▽
[src/rtl/wide_add_sequencer.sv]
// Wide adder that reuses one CHUNK_W-bit slice over NUM_CHUNKS cycles, LS chunk first.
// Define WIDE_ADD_SEQ_SUB_EN to add a 'sub' port giving a - b (cout=1 means no borrow).
module wide_add_sequencer #(
  parameter int CHUNK_W    = 32,
  parameter int NUM_CHUNKS = 4,
  localparam int W         = CHUNK_W * NUM_CHUNKS
) (
  input  logic         clk,
  input  logic         rst_n,
  input  logic         in_valid,
  output logic         in_ready,
  input  logic [W-1:0] a,
  input  logic [W-1:0] b,
  input  logic         cin,
`ifdef WIDE_ADD_SEQ_SUB_EN
  input  logic         sub,
`endif
  output logic         out_valid,
  input  logic         out_ready,
  output logic [W-1:0] sum,
  output logic         cout
);

  localparam int IDX_W = (NUM_CHUNKS > 1) ? $clog2(NUM_CHUNKS) : 1;

  typedef enum logic [1:0] {IDLE, RUN, DONE} state_t;

  state_t             state_q, state_d;
  logic [W-1:0]       a_q, a_d;
  logic [W-1:0]       b_q, b_d;
  logic [W-1:0]       sum_q, sum_d;
  logic [IDX_W-1:0]   idx_q, idx_d;
  logic               carry_q, carry_d;
  logic               cout_q, cout_d;

  logic [CHUNK_W-1:0] a_chunk;
  logic [CHUNK_W-1:0] b_chunk;
  logic [CHUNK_W:0]   add_res;

  // The single shared slice: operates on the chunk selected by idx_q.
  assign a_chunk = a_q[int'(idx_q) * CHUNK_W +: CHUNK_W];
  assign b_chunk = b_q[int'(idx_q) * CHUNK_W +: CHUNK_W];
  assign add_res = {1'b0, a_chunk} + {1'b0, b_chunk} + (CHUNK_W + 1)'(carry_q);

  always_comb begin
    state_d = state_q;
    a_d     = a_q;
    b_d     = b_q;
    sum_d   = sum_q;
    idx_d   = idx_q;
    carry_d = carry_q;
    cout_d  = cout_q;
    case (state_q)
      IDLE: begin
        if (in_valid) begin
          a_d     = a;
`ifdef WIDE_ADD_SEQ_SUB_EN
          // Subtraction as a + ~b + 1: invert b once at capture, seed carry with 1.
          b_d     = sub ? ~b : b;
          carry_d = sub ? 1'b1 : cin;
`else
          b_d     = b;
          carry_d = cin;
`endif
          idx_d   = '0;
          state_d = RUN;
        end
      end
      RUN: begin
        sum_d[int'(idx_q) * CHUNK_W +: CHUNK_W] = add_res[CHUNK_W-1:0];
        carry_d = add_res[CHUNK_W];
        if (idx_q == IDX_W'(NUM_CHUNKS - 1)) begin
          cout_d  = add_res[CHUNK_W];
          state_d = DONE;
        end else begin
          idx_d = idx_q + IDX_W'(1);
        end
      end
      DONE: begin
        if (out_ready) state_d = IDLE;
      end
      default: state_d = IDLE;
    endcase
  end

  always_ff @(posedge clk or negedge rst_n) begin
    if (!rst_n) begin
      state_q <= IDLE;
      a_q     <= '0;
      b_q     <= '0;
      sum_q   <= '0;
      idx_q   <= '0;
      carry_q <= 1'b0;
      cout_q  <= 1'b0;
    end else begin
      state_q <= state_d;
      a_q     <= a_d;
      b_q     <= b_d;
      sum_q   <= sum_d;
      idx_q   <= idx_d;
      carry_q <= carry_d;
      cout_q  <= cout_d;
    end
  end

  assign in_ready  = (state_q == IDLE);
  assign out_valid = (state_q == DONE);
  assign sum       = sum_q;
  assign cout      = cout_q;

endmodule
**config.mk**
```make
export PLATFORM = sky130hd
export DESIGN_NAME = apb_slave_regfile
export DESIGN_NICKNAME = d
export VERILOG_FILES = /design/src/rtl/apb_pkg.sv /design/src/rtl/apb_regfile_bank.sv /design/src/rtl/apb_slave_regfile.sv
export SDC_FILE = /design/constraint.sdc
export NUM_CORES = 2
export LEC_CHECK = 0
export CAP_MARGIN = 20
export CORE_AREA = 2 2 350 352
export DETAILED_ROUTE_END_ITERATION = 6
export DIE_AREA = 0 0 352 354
export GPL_TIMING_DRIVEN = 0
export SYNTH_ARGS = -nofsm -noshare
export SYNTH_HDL_FRONTEND = slang
export SYNTH_HIERARCHICAL = 1
export SYNTH_SLANG_ARGS = --single-unit
```
**constraint.sdc**
```tcl
create_clock -name clk -period 38.6 [get_ports clk]
set_input_delay 3.86 -clock clk [delete_from_list [all_inputs] [get_ports clk]]
set_output_delay 3.86 -clock clk [all_outputs]
set_load 0.005 [all_outputs]
```
--- src/rtl/fetch_if.sv ---
// Fetch-stage bus: instruction memory port, redirect input and decode handshake.
interface fetch_if;

  logic [31:0] imem_addr;
  logic [31:0] imem_rdata;
  logic        redirect_valid;
  logic [31:0] redirect_pc;
  logic        id_valid;
  logic        id_ready;
  logic [31:0] id_instr;
  logic [31:0] id_pc;
  logic        id_fault;
  logic        fetch_halted;

  modport master (
    output imem_addr, id_valid, id_instr, id_pc, id_fault, fetch_halted,
    input  imem_rdata, redirect_valid, redirect_pc, id_ready
  );

  modport slave (
    input  imem_addr, id_valid, id_instr, id_pc, id_fault, fetch_halted,
    output imem_rdata, redirect_valid, redirect_pc, id_ready
  );

endinterface

--- src/rtl/fetch_buffer.sv ---
// Small synchronous FIFO of fetch entries; flush beats push and pop in the same cycle.
module fetch_buffer
  import fetch_pkg::*;
#(
  parameter  int DEPTH = 2,
  localparam int CNT_W = $clog2(DEPTH + 1),
  localparam int PTR_W = (DEPTH > 1) ? $clog2(DEPTH) : 1
) (
  input  logic             clk,
  input  logic             rst_n,
  input  logic             i_push,
  input  logic             i_pop,
  input  logic             i_flush,
  input  fetch_entry_t     i_entry,
  output logic [CNT_W-1:0] o_count,
  output logic             o_full,
  output logic             o_empty,
  output fetch_entry_t     o_head
);

  fetch_entry_t     r_mem [DEPTH];
  logic [PTR_W-1:0] r_rdPtr;
  logic [PTR_W-1:0] r_wrPtr;
  logic [CNT_W-1:0] r_count;
  logic             w_doPush;
  logic             w_doPop;

  function automatic logic [PTR_W-1:0] ptrNext(input logic [PTR_W-1:0] p);
    return (p == PTR_W'(DEPTH - 1)) ? '0 : p + 1'b1;
  endfunction

  assign w_doPop  = i_pop && !o_empty;
  assign w_doPush = i_push && (!o_full || w_doPop);

  always_ff @(posedge clk or negedge rst_n) begin
    if (!rst_n) begin
      r_rdPtr <= '0;
      r_wrPtr <= '0;
      r_count <= '0;
      for (int i = 0; i < DEPTH; i++) begin
        r_mem[i] <= '0;
      end
    end else if (i_flush) begin
      r_rdPtr <= '0;
      r_wrPtr <= '0;
      r_count <= '0;
    end else begin
      if (w_doPush) begin
        r_mem[r_wrPtr] <= i_entry;
        r_wrPtr        <= ptrNext(r_wrPtr);
      end
      if (w_doPop) begin
        r_rdPtr <= ptrNext(r_rdPtr);
      end
      case ({w_doPush, w_doPop})
        2'b10:   r_count <= r_count + 1'b1;
        2'b01:   r_count <= r_count - 1'b1;
        default: r_count <= r_count;
      endcase
    end
  end

  assign o_count = r_count;
  assign o_empty = (r_count == '0);
  assign o_full  = (r_count == CNT_W'(DEPTH));
  assign o_head  = r_mem[r_rdPtr];

endmodule

--- src/rtl/fetch_unit.sv ---
// Instruction fetch stage: PC register, next-PC selection, fetch-address check
// and RUN/HALT control feeding a small buffer towards decode.
module fetch_unit
  import fetch_pkg::*;
#(
  parameter logic [31:0] RESET_PC   = DEFAULT_RESET_PC,
  parameter int unsigned IMEM_WORDS = 1024,
  parameter int          BUF_DEPTH  = 2
) (
  input  logic    clk,
  input  logic    rst_n,
  fetch_if.master io_fetch
);

  localparam int CNT_W = $clog2(BUF_DEPTH + 1);

  fetch_state_e     r_state;
  fetch_state_e     w_stateNext;
  logic [31:0]      r_pc;
  logic [31:0]      w_pcNext;
  logic             w_fault;
  logic             w_push;
  logic             w_pop;
  logic             w_valid;
  logic             w_full;
  logic             w_empty;
  logic [CNT_W-1:0] w_count;
  fetch_entry_t     w_entry;
  fetch_entry_t     w_head;

  assign w_fault = pcIsIllegal(r_pc, IMEM_WORDS);
  assign w_valid = (w_count != '0);
  assign w_pop   = w_valid && io_fetch.id_ready;
  assign w_push  = (r_state == RUN) && (!w_full || w_pop);

  // A faulting PC is recorded as a NOP-carrying fault entry so decode sees it in order.
  always_comb begin
    w_entry.instr = w_fault ? NOP_INSTR : io_fetch.imem_rdata;
    w_entry.pc    = r_pc;
    w_entry.fault = w_fault;
  end

  always_ff @(posedge clk or negedge rst_n) begin
    if (!rst_n) begin
      r_state <= RUN;
      r_pc    <= RESET_PC;
    end else begin
      r_state <= w_stateNext;
      r_pc    <= w_pcNext;
    end
  end

  // Redirect wins over any fetch progress in the same cycle.
  always_comb begin
    w_stateNext = r_state;
    w_pcNext    = r_pc;
    if (io_fetch.redirect_valid) begin
      w_stateNext = RUN;
      w_pcNext    = io_fetch.redirect_pc;
    end else if (w_push) begin
      if (w_fault) begin
        w_stateNext = HALT;
      end else begin
        w_pcNext = r_pc + 32'd4;
      end
    end
  end

  fetch_buffer #(
    .DEPTH (BUF_DEPTH)
  ) u_buffer (
    .clk     (clk),
    .rst_n   (rst_n),
    .i_push  (w_push),
    .i_pop   (w_pop),
    .i_flush (io_fetch.redirect_valid),
    .i_entry (w_entry),
    .o_count (w_count),
    .o_full  (w_full),
    .o_empty (w_empty),
    .o_head  (w_head)
  );

  assign io_fetch.imem_addr    = r_pc;
  assign io_fetch.fetch_halted = (r_state == HALT);
  assign io_fetch.id_valid     = w_valid;
  assign io_fetch.id_instr     = w_empty ? NOP_INSTR : w_head.instr;
  assign io_fetch.id_pc        = w_empty ? 32'd0 : w_head.pc;
  assign io_fetch.id_fault     = w_empty ? 1'b0 : w_head.fault;

endmodule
△
From the entries above, tally every line holding the string "DONE". Give only the count.

4